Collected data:
=== Section Start ===

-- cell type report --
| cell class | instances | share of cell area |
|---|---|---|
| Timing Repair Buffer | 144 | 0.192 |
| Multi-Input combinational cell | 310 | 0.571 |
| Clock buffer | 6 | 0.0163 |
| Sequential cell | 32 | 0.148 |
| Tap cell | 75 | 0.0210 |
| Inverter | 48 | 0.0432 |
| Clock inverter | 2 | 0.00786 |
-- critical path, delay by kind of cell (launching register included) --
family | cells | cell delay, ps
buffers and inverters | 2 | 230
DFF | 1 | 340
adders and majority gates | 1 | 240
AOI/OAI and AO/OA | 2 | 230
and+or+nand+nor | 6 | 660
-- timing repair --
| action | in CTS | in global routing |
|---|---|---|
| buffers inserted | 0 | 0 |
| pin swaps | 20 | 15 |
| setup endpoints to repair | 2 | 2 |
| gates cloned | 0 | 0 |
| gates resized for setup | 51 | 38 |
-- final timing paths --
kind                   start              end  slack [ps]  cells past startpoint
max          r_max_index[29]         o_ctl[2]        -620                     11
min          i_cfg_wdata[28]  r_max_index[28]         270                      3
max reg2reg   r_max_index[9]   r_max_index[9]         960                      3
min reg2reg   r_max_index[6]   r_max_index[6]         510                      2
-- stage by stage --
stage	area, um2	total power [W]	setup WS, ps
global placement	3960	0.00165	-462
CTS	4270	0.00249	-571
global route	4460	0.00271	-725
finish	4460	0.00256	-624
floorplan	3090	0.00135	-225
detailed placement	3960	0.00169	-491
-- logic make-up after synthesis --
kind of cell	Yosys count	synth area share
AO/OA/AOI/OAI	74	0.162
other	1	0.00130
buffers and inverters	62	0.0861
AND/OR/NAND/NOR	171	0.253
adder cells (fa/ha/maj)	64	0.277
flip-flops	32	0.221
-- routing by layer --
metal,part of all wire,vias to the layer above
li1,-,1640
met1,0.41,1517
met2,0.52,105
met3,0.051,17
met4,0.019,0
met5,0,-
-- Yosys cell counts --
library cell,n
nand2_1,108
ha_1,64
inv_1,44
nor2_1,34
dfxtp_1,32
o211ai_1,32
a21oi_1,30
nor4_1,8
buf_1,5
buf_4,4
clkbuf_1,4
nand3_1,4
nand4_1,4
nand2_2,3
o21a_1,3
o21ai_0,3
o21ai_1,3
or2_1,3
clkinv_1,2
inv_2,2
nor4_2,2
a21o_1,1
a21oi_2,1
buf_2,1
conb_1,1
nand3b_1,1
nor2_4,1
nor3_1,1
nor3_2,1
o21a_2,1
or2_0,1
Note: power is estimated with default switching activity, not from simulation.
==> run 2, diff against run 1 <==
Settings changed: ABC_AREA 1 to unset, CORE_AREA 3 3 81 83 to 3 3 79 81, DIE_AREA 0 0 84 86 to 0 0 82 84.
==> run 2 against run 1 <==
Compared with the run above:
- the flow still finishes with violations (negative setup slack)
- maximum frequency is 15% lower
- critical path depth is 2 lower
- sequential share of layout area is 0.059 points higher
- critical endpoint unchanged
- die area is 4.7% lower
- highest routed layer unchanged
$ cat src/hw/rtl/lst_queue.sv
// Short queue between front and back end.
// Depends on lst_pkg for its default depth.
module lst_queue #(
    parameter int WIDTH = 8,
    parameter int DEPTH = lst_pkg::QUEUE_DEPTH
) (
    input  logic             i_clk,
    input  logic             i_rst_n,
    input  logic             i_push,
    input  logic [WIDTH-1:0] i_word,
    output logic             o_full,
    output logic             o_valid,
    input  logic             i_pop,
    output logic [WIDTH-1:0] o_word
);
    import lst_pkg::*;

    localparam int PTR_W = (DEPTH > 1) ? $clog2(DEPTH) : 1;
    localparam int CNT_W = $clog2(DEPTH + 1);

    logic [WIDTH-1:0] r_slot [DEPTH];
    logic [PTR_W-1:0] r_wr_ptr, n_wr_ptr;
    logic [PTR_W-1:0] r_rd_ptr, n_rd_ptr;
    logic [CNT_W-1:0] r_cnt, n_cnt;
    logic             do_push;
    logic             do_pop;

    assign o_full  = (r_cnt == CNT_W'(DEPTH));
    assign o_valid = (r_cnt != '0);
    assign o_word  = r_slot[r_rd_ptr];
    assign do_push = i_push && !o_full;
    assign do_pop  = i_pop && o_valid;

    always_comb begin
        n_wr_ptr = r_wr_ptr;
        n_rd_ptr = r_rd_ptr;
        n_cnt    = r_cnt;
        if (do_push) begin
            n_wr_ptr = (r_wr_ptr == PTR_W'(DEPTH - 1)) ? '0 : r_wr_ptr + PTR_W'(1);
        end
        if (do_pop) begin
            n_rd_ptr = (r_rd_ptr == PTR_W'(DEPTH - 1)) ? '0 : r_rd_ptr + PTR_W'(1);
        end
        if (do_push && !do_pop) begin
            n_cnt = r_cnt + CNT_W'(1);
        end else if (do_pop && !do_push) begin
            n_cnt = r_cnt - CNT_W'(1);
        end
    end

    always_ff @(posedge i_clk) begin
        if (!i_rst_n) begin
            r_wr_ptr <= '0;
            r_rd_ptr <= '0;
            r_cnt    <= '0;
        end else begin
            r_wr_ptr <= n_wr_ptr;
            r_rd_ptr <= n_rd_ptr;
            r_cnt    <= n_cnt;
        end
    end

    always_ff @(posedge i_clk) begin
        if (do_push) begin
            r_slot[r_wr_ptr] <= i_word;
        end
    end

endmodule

=== Section End ===

EXERCISE: Each line that holds the word "buffers" should be extracted from the records.

RESPONSE AREA:
buffers and inverters | 2 | 230
| buffers inserted | 0 | 0 |
buffers and inverters	62	0.0861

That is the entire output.